* Problem details: Once you reach the line containing "detailed placement: in_op / i8s / 12830 / 3" in the data below, restate each line word for word up to and including the one containing "## re-timing with driven ports".

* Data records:
┌────────

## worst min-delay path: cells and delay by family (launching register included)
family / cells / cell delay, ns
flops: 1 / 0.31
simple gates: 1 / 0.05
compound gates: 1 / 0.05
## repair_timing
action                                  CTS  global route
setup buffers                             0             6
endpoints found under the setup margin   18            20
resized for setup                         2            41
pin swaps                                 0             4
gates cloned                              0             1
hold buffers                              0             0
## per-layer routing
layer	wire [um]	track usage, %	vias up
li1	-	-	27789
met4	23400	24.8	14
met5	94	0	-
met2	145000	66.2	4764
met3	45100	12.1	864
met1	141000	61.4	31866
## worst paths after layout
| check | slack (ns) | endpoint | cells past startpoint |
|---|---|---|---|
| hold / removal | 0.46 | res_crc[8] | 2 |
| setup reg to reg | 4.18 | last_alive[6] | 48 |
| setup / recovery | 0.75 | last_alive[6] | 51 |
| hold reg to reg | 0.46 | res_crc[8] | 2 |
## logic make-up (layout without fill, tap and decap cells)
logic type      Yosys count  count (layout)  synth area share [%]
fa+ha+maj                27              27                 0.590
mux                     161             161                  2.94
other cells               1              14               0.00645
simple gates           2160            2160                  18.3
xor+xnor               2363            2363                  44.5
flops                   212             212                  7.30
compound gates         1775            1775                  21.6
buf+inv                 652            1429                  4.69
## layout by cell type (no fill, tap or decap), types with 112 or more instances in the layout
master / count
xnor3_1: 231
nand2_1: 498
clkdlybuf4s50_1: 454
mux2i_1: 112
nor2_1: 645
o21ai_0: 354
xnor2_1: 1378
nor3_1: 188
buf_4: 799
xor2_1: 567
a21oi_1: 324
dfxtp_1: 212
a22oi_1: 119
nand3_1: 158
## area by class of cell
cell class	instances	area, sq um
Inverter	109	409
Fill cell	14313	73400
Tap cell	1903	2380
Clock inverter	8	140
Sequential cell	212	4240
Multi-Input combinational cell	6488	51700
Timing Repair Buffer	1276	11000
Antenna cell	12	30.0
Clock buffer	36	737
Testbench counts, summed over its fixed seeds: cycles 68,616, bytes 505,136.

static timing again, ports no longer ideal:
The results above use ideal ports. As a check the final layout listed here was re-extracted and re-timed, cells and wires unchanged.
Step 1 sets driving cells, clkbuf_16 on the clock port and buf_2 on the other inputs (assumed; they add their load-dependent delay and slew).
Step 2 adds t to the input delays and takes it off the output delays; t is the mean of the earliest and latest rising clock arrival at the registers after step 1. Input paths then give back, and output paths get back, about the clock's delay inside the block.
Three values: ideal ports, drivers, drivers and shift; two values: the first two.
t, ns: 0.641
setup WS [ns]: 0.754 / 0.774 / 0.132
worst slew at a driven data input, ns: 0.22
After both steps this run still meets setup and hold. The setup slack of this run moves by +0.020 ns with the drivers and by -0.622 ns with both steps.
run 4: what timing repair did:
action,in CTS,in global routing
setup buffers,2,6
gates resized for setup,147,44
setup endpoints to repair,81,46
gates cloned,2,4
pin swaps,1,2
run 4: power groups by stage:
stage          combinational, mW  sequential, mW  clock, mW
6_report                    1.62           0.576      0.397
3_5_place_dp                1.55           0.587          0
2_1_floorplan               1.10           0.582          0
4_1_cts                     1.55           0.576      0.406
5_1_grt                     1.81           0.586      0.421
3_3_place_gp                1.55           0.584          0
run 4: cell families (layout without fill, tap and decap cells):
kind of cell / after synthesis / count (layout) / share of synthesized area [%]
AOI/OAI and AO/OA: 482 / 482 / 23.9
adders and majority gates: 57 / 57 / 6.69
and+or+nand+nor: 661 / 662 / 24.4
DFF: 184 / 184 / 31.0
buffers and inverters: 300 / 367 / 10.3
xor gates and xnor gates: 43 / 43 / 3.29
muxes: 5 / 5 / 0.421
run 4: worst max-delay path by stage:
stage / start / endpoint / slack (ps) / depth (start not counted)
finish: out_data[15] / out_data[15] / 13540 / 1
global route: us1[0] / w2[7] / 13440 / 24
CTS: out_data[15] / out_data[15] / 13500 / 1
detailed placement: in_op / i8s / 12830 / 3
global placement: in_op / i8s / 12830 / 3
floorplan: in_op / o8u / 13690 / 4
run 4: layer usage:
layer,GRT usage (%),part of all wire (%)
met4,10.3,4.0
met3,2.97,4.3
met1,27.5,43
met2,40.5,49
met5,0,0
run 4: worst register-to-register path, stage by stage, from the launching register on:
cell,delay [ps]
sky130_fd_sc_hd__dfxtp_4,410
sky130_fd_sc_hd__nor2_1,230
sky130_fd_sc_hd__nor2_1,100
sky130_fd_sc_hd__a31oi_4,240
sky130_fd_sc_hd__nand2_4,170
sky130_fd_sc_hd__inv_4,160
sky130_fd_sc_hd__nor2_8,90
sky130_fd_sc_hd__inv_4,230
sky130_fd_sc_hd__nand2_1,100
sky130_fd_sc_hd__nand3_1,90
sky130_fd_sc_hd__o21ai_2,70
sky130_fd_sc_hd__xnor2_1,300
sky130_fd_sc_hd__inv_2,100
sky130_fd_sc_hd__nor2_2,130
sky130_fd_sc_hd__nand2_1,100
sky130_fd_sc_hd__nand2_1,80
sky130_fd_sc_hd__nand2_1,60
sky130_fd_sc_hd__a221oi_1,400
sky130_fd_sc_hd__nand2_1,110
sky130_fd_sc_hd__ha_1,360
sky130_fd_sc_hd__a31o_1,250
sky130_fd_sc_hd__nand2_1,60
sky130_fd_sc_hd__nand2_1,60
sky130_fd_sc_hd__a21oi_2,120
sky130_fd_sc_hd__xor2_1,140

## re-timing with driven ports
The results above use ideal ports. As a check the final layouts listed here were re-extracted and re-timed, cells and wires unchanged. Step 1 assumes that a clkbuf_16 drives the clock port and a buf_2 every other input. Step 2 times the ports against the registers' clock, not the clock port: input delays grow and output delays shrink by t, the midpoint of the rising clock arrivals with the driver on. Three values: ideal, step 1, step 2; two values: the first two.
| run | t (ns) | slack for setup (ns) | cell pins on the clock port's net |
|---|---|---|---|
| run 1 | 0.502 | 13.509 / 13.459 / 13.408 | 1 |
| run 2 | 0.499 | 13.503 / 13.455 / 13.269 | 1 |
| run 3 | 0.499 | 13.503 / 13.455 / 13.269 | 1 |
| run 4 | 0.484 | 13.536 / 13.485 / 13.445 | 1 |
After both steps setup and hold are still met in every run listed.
What follows belongs to an exercise in optimizing a design on an open flow for small area and a short achievable clock period; a production flow would make more cautious choices. RTL that was checked went through simulation tests only; none was proved equivalent to the original. Function not checked in run 3: the RTL went through the layout flow alone.

**config.mk**
```make
export PLATFORM = sky130hd
export DESIGN_NAME = scr_curve_thr
export DESIGN_NICKNAME = scr_curve_thr
export VERILOG_FILES = /design/flow/design.v
export SDC_FILE = /design/flow/constraint.sdc
export NUM_CORES = 4
export LEC_CHECK = 0
export ABC_CLOCK_PERIOD_IN_PS = 40000
export CAP_MARGIN = 20
export CORE_MARGIN = 2
export CORE_UTILIZATION = 40
export GPL_TIMING_DRIVEN = 0
export PLACE_DENSITY = 0.6
export SLEW_MARGIN = 20
export SYNTH_HIERARCHICAL = 1
export SYNTH_MINIMUM_KEEP_SIZE = 0
```
**constraint.sdc**
```tcl
create_clock -name core_clock -period 70.0 [get_ports {clk}]
set_input_delay 14.0000 -clock core_clock [delete_from_list [all_inputs] [get_ports {clk}]]
set_output_delay 14.0000 -clock core_clock [all_outputs]
set_load 0.01 [all_outputs]
```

└────────

* Solution for this problem:
detailed placement: in_op / i8s / 12830 / 3
global placement: in_op / i8s / 12830 / 3
floorplan: in_op / o8u / 13690 / 4
run 4: layer usage:
layer,GRT usage (%),part of all wire (%)
met4,10.3,4.0
met3,2.97,4.3
met1,27.5,43
met2,40.5,49
met5,0,0
run 4: worst register-to-register path, stage by stage, from the launching register on:
cell,delay [ps]
sky130_fd_sc_hd__dfxtp_4,410
sky130_fd_sc_hd__nor2_1,230
sky130_fd_sc_hd__nor2_1,100
sky130_fd_sc_hd__a31oi_4,240
sky130_fd_sc_hd__nand2_4,170
sky130_fd_sc_hd__inv_4,160
sky130_fd_sc_hd__nor2_8,90
sky130_fd_sc_hd__inv_4,230
sky130_fd_sc_hd__nand2_1,100
sky130_fd_sc_hd__nand3_1,90
sky130_fd_sc_hd__o21ai_2,70
sky130_fd_sc_hd__xnor2_1,300
sky130_fd_sc_hd__inv_2,100
sky130_fd_sc_hd__nor2_2,130
sky130_fd_sc_hd__nand2_1,100
sky130_fd_sc_hd__nand2_1,80
sky130_fd_sc_hd__nand2_1,60
sky130_fd_sc_hd__a221oi_1,400
sky130_fd_sc_hd__nand2_1,110
sky130_fd_sc_hd__ha_1,360
sky130_fd_sc_hd__a31o_1,250
sky130_fd_sc_hd__nand2_1,60
sky130_fd_sc_hd__nand2_1,60
sky130_fd_sc_hd__a21oi_2,120
sky130_fd_sc_hd__xor2_1,140

## re-timing with driven ports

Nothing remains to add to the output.